Employment rates for new college grads have fallen sharply in the last couple of years. A 2011 study by the John J. Heldrich Center for Workforce Development at Rutgers University revealed that just 56% of 2010 college grads had held at least one job by the spring of 2011, when the survey was conducted.

This leads me to another study, just released, that is billed as "the first comprehensive, quantitative study of generations in the insurance industry" — the Assurex Global Generational Workplace Audit.

"Despite a phenomenal 100% placement rate for risk management and insurance majors, college graduates simply do not gravitate toward insurance careers," says Jim Hackbarth, CEO of Assurex Global, a premier network of independent insurance, risk management and benefits brokers. "Thanks to negative perceptions about the profession, a lack of awareness about rewarding careers and a limited pool of trained talent, graduating students fill no more than 15% of the industry's hiring needs."

Hackbarth also said that the tendency to overlook insurance careers by both the Millennial Generation and Gen-Xers "creates an enormous challenge for an industry that anticipates a 50% workforce turnover in the next 15 years."

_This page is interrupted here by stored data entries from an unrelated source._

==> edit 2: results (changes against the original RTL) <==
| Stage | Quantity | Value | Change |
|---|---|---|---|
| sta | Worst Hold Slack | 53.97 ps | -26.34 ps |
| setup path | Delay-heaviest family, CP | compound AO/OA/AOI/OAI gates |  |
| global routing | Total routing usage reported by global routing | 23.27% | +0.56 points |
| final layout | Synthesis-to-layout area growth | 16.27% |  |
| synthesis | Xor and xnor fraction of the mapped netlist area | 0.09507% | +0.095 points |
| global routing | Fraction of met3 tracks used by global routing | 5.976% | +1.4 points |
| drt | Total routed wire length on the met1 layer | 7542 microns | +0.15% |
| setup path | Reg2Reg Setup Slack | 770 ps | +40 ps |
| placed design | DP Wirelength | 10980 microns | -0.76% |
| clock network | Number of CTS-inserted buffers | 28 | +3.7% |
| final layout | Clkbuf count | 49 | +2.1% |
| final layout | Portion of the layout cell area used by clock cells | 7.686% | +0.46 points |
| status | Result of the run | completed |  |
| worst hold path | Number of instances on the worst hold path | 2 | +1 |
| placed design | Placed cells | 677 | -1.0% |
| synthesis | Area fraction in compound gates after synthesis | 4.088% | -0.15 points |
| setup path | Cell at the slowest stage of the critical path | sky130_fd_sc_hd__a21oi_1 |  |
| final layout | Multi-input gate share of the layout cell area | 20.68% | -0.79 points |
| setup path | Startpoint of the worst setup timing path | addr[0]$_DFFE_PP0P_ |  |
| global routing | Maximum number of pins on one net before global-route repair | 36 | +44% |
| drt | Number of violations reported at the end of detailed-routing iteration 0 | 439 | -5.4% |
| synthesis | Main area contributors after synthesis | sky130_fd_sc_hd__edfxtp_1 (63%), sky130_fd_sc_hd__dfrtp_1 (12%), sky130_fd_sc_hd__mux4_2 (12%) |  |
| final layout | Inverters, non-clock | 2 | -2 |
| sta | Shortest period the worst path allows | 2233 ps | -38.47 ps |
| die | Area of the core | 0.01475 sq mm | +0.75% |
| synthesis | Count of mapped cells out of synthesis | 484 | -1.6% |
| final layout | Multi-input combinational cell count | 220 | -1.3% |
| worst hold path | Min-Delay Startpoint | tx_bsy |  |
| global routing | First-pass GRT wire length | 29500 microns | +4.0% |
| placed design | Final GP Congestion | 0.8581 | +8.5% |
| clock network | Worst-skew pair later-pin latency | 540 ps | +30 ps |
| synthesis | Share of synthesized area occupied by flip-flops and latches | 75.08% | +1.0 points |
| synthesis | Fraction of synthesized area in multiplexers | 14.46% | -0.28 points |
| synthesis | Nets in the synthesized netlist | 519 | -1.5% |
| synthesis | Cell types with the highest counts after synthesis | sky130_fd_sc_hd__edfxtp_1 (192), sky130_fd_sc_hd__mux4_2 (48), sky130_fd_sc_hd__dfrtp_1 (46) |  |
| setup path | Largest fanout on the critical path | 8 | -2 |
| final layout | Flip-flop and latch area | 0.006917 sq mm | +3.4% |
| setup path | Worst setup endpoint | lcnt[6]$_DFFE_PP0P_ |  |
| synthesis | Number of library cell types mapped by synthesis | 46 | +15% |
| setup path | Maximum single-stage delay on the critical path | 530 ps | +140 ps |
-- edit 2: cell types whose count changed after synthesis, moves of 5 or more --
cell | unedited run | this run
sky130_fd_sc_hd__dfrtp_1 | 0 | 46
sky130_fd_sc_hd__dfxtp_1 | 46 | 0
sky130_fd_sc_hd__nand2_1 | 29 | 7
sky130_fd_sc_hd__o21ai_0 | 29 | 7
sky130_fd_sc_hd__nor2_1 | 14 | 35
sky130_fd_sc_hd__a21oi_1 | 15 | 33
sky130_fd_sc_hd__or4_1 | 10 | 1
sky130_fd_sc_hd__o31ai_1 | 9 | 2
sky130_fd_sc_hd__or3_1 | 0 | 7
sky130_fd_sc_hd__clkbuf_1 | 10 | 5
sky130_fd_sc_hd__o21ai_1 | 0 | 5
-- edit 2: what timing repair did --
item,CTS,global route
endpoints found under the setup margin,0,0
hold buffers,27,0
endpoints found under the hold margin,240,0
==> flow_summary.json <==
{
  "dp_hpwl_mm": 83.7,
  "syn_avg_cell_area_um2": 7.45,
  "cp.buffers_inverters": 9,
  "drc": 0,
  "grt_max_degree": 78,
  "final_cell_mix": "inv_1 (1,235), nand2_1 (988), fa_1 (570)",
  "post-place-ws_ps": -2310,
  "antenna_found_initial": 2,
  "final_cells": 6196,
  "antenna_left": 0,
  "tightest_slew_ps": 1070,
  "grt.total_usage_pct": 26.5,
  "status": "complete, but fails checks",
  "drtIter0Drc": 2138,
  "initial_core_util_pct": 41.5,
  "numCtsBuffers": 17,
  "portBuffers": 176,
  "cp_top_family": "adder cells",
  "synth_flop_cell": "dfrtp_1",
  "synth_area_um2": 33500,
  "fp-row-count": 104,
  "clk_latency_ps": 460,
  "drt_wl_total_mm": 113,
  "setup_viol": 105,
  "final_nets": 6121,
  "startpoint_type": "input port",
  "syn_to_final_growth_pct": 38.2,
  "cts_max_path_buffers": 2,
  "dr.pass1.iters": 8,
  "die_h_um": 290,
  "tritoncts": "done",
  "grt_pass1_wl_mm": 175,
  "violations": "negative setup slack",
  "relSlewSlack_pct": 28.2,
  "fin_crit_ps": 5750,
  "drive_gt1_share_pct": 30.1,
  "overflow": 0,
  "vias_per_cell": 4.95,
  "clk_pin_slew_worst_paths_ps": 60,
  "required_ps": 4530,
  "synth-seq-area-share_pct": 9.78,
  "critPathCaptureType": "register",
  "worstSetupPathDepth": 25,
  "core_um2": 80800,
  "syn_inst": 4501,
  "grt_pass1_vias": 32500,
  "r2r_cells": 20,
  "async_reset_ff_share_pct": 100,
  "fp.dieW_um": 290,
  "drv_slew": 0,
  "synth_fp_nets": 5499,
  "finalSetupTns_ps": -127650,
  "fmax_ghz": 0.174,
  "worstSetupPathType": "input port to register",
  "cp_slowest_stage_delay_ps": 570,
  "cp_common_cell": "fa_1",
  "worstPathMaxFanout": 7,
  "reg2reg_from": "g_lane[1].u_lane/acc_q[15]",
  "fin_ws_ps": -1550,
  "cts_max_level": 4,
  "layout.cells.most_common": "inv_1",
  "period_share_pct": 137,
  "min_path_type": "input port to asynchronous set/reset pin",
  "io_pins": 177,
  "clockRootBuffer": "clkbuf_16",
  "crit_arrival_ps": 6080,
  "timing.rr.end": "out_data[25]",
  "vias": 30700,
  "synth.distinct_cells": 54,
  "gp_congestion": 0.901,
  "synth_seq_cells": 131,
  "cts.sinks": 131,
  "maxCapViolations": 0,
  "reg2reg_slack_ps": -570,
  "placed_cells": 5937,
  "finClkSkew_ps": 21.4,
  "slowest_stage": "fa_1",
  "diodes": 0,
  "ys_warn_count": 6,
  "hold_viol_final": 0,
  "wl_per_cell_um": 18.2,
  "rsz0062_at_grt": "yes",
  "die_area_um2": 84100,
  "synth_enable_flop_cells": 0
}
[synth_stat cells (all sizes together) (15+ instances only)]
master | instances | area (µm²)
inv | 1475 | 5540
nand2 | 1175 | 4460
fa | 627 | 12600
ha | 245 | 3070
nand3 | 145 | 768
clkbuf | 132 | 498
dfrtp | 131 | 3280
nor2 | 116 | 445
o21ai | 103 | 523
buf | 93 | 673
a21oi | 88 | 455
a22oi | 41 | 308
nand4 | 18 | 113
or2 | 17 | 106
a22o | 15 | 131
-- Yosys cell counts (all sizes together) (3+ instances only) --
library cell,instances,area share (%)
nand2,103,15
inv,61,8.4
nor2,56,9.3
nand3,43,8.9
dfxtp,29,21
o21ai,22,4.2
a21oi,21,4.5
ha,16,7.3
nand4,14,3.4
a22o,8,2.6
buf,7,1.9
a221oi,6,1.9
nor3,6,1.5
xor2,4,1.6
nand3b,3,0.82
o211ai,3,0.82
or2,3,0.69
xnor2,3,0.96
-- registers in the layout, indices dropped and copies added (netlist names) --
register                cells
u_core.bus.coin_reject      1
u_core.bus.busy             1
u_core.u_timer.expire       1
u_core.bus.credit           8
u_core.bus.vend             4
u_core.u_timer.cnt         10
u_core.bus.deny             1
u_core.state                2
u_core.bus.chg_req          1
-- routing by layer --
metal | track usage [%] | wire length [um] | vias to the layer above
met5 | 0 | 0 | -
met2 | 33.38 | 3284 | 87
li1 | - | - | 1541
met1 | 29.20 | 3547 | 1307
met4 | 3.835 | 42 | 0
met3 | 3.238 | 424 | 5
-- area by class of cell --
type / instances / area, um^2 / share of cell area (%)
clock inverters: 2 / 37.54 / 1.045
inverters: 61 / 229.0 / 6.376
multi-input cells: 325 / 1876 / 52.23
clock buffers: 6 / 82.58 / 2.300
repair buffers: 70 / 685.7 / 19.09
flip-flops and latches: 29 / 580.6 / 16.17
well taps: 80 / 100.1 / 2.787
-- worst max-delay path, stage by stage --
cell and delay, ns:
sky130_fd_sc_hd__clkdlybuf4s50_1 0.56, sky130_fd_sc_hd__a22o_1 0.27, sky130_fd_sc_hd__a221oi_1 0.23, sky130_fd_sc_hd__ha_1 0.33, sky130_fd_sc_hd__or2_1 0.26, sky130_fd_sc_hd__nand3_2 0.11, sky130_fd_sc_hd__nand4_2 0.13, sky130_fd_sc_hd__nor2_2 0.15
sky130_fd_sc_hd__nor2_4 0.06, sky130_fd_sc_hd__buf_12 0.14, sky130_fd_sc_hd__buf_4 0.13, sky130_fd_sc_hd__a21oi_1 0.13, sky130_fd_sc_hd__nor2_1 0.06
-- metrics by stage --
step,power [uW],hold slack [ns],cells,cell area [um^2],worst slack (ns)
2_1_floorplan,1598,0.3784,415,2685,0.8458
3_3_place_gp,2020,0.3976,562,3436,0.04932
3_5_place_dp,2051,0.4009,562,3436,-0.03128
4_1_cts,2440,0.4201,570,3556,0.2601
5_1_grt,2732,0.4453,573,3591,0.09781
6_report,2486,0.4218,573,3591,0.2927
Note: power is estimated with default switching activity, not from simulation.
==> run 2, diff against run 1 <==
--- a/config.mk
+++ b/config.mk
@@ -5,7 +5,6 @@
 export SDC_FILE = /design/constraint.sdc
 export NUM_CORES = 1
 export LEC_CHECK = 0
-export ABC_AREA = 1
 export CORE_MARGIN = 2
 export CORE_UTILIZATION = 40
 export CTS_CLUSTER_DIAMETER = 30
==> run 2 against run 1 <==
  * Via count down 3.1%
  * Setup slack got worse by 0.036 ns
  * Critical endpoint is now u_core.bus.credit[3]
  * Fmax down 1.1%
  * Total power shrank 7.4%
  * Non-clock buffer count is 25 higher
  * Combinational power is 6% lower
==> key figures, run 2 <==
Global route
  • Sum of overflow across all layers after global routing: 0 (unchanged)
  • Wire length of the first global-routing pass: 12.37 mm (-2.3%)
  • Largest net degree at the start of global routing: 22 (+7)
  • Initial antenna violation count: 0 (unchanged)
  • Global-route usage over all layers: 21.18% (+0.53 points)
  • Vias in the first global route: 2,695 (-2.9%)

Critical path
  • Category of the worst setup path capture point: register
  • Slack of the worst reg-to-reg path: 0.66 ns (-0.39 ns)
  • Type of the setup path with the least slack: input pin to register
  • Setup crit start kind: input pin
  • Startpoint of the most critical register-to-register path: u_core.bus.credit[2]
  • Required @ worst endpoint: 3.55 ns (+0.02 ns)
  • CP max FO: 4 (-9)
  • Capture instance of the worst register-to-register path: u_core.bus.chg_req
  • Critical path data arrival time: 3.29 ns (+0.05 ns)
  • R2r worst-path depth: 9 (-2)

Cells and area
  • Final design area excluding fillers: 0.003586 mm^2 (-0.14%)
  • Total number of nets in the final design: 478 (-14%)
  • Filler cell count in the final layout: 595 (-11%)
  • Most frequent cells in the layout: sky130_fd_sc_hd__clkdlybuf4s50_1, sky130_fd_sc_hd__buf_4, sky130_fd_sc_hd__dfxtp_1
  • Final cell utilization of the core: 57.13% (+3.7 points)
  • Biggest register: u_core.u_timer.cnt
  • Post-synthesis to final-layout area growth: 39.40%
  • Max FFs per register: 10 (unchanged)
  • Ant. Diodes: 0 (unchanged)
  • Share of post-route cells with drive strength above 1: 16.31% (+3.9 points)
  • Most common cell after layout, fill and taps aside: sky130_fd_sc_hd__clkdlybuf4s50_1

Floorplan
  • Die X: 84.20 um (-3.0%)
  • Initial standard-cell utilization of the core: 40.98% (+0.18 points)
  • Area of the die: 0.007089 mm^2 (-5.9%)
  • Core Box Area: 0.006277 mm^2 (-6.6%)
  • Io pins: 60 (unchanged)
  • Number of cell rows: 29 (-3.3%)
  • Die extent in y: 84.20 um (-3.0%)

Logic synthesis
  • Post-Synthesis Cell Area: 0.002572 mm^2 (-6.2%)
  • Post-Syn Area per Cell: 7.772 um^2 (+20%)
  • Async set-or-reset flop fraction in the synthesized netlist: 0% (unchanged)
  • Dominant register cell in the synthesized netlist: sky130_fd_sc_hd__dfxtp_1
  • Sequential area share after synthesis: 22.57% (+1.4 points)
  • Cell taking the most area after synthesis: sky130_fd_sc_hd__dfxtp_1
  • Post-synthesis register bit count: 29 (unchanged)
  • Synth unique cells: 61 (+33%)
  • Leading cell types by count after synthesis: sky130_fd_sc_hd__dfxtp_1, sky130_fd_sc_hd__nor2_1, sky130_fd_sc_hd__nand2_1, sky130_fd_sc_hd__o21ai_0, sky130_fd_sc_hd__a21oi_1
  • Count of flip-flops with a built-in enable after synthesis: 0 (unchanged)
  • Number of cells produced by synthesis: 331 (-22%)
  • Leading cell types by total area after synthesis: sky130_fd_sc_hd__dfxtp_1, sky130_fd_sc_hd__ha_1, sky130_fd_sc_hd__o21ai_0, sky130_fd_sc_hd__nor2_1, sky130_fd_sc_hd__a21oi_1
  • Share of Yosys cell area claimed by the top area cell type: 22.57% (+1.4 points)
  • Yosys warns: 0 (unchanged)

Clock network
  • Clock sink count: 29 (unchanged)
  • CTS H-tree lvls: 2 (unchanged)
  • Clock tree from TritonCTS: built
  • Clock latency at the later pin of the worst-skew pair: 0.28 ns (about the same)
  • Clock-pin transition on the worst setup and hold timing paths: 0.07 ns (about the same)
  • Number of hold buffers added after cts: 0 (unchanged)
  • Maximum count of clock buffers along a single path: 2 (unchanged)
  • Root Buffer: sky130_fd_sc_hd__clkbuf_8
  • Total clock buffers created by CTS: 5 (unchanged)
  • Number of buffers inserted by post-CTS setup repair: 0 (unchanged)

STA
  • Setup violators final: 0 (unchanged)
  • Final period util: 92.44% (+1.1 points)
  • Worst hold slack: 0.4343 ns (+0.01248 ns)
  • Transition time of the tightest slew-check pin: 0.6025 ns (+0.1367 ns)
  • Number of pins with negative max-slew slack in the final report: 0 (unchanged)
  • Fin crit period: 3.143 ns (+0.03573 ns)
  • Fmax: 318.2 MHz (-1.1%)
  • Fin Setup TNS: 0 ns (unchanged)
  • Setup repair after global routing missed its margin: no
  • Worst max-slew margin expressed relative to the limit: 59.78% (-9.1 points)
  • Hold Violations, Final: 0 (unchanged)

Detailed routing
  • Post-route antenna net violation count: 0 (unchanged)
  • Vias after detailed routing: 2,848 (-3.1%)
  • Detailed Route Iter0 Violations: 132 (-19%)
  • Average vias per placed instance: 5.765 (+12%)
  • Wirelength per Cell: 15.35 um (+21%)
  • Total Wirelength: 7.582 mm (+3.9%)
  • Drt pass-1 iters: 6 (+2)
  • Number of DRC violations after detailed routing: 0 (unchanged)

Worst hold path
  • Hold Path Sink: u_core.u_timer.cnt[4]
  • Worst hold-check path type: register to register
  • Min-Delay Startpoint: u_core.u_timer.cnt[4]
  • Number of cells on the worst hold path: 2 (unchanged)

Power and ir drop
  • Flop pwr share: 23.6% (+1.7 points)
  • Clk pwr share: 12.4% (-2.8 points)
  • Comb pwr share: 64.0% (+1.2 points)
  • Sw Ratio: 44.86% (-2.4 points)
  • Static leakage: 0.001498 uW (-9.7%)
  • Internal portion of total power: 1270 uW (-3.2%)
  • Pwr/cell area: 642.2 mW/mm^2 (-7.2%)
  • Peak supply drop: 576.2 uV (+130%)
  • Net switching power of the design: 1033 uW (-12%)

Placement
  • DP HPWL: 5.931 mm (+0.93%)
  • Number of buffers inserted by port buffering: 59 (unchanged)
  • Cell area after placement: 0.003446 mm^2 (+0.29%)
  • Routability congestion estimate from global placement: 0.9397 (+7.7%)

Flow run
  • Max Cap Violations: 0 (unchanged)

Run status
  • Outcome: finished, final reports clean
File: src/rtl/wb_mux_pipe_pkg.sv
// Shared writeback definitions: default widths, source indices and the select-width helper.
package wb_pkg;

   localparam int WB_WIDTH_DEF   = 32;
   localparam int WB_NUM_SRC_DEF = 4;

   localparam int WB_SRC_RES = 0;
   localparam int WB_SRC_MEM = 1;
   localparam int WB_SRC_PC4 = 2;
   localparam int WB_SRC_IMM = 3;

   typedef logic [WB_WIDTH_DEF-1:0] wb_word_t;

   // Select field is never narrower than one bit, even for a degenerate source count.
   function automatic int selWidth(input int n);
      return (n > 1) ? $clog2(n) : 1;
   endfunction

endpackage

File: src/rtl/wb_mux_pipe_if.sv
// Writeback stage bus: source words plus select on the input side, registered word on the output side.
interface wb_mux_pipe_if
   import wb_pkg::*;
#(
   parameter int WIDTH   = WB_WIDTH_DEF,
   parameter int NUM_SRC = WB_NUM_SRC_DEF,
   parameter int SEL_W   = selWidth(NUM_SRC)
);

   logic [NUM_SRC*WIDTH-1:0] in_data;
   logic [SEL_W-1:0]         in_sel;
   logic                     in_valid;
   logic                     in_ready;
   logic [WIDTH-1:0]         out_data;
   logic                     out_valid;
   logic                     out_ready;
   logic                     err_sel;
   logic                     err_clr;

   modport master (
      output in_data, in_sel, in_valid, out_ready, err_clr,
      input  in_ready, out_data, out_valid, err_sel
   );

   modport slave (
      input  in_data, in_sel, in_valid, out_ready, err_clr,
      output in_ready, out_data, out_valid, err_sel
   );

endinterface

File: src/rtl/wb_mux_pipe_comb.sv
// Combinational NUM_SRC:1 word selector; an out-of-range select yields zero and is flagged.
module wb_mux_comb
   import wb_pkg::*;
#(
   parameter int WIDTH   = WB_WIDTH_DEF,
   parameter int NUM_SRC = WB_NUM_SRC_DEF,
   parameter int SEL_W   = selWidth(NUM_SRC)
) (
   input  logic [NUM_SRC*WIDTH-1:0] inData,
   input  logic [SEL_W-1:0]         inSel,
   output logic [WIDTH-1:0]         selWord,
   output logic                     illegal
);

   // NOTE: every output of a combinational block gets a default first so no path infers a latch.
   always_comb begin
      selWord = '0;
      for (int k = 0; k < NUM_SRC; k++) begin
         if (inSel == SEL_W'(k)) selWord = inData[k*WIDTH +: WIDTH];
      end
   end

   assign illegal = ({{(32-SEL_W){1'b0}}, inSel} >= 32'(NUM_SRC));

endmodule

File: src/rtl/wb_mux_pipe.sv
// Registered writeback select stage: N:1 mux feeding an output register backed by a one-entry skid buffer.
module wb_mux_pipe
   import wb_pkg::*;
#(
   parameter int WIDTH   = WB_WIDTH_DEF,
   parameter int NUM_SRC = WB_NUM_SRC_DEF
) (
   input  logic          clk,
   input  logic          rst_n,
   wb_mux_pipe_if.slave  bus
);

   localparam int SEL_W = selWidth(NUM_SRC);

   logic [WIDTH-1:0] selWord;
   logic             selIllegal;
   logic [WIDTH-1:0] outData;
   logic             outValid;
   logic [WIDTH-1:0] skidData;
   logic             skidValid;
   logic             errSel;
   logic             outFree;
   logic             accept;

   wb_mux_comb #(
      .WIDTH   (WIDTH),
      .NUM_SRC (NUM_SRC),
      .SEL_W   (SEL_W)
   ) u_mux (
      .inData  (bus.in_data),
      .inSel   (bus.in_sel),
      .selWord (selWord),
      .illegal (selIllegal)
   );

   // Ready depends only on skid occupancy, so out_ready never reaches in_ready combinationally.
   assign outFree = !outValid || bus.out_ready;
   assign accept  = bus.in_valid && !skidValid;

   // NOTE: state registers use non-blocking assignments; data registers are reset too because
   // out_data must read zero during and right after reset.
   always_ff @(posedge clk or negedge rst_n) begin
      if (!rst_n) begin
         outData   <= '0;
         outValid  <= 1'b0;
         skidData  <= '0;
         skidValid <= 1'b0;
      end else if (skidValid) begin
         if (outFree) begin
            outData   <= skidData;
            outValid  <= 1'b1;
            skidValid <= 1'b0;
         end
      end else if (accept) begin
         if (outFree) begin
            outData  <= selWord;
            outValid <= 1'b1;
         end else begin
            skidData  <= selWord;
            skidValid <= 1'b1;
         end
      end else if (outFree) begin
         outValid <= 1'b0;
      end
   end

   // Set has priority over clear so an illegal select in the clearing cycle is not lost.
   always_ff @(posedge clk or negedge rst_n) begin
      if (!rst_n)                     errSel <= 1'b0;
      else if (accept && selIllegal) errSel <= 1'b1;
      else if (bus.err_clr)           errSel <= 1'b0;
   end

   assign bus.in_ready  = !skidValid;
   assign bus.out_data  = outData;
   assign bus.out_valid = outValid;
   assign bus.err_sel   = errSel;

endmodule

The report says insurance brokers, agency owners, industry executives and managers — who at this point are still primarily boomers — must make a strategic effort to establish programs, services, cultures and communications vehicles to help bridge generation gaps in the workplace, understand and respond to employees' social and professional needs, and start younger employees — from recent college grads through Gen X — on the path to organizational leadership and business ownership.

While the report says about 44% of Gen Xers and Millennials who currently hold industry sales positions say they are "extremely interested" in agency ownership, only about 25% of them believe there are mechanisms in place to allow them to become owners. Consequently, few are prepared to step up and take over for retiring boomers. The study says it is essential for employers within the insurance industry to adjust their policies and procedures and enhance their communication and culture in order to attract, nurture and grow the next generation of leaders and owners.

"Entrepreneurial Millennials and Gen Xers who are interested in establishing careers that may one day lead to insurance agency ownership are encouraged to contact independent brokers in their own backyards and around the globe," Hackbarth says. "Independent, privately owned insurance brokers understand the drive to be your own boss and are committed to passing ownership of their firms from one generation of employees and managers to the next."

If they really are committed, many of them need to do a better job of showing it.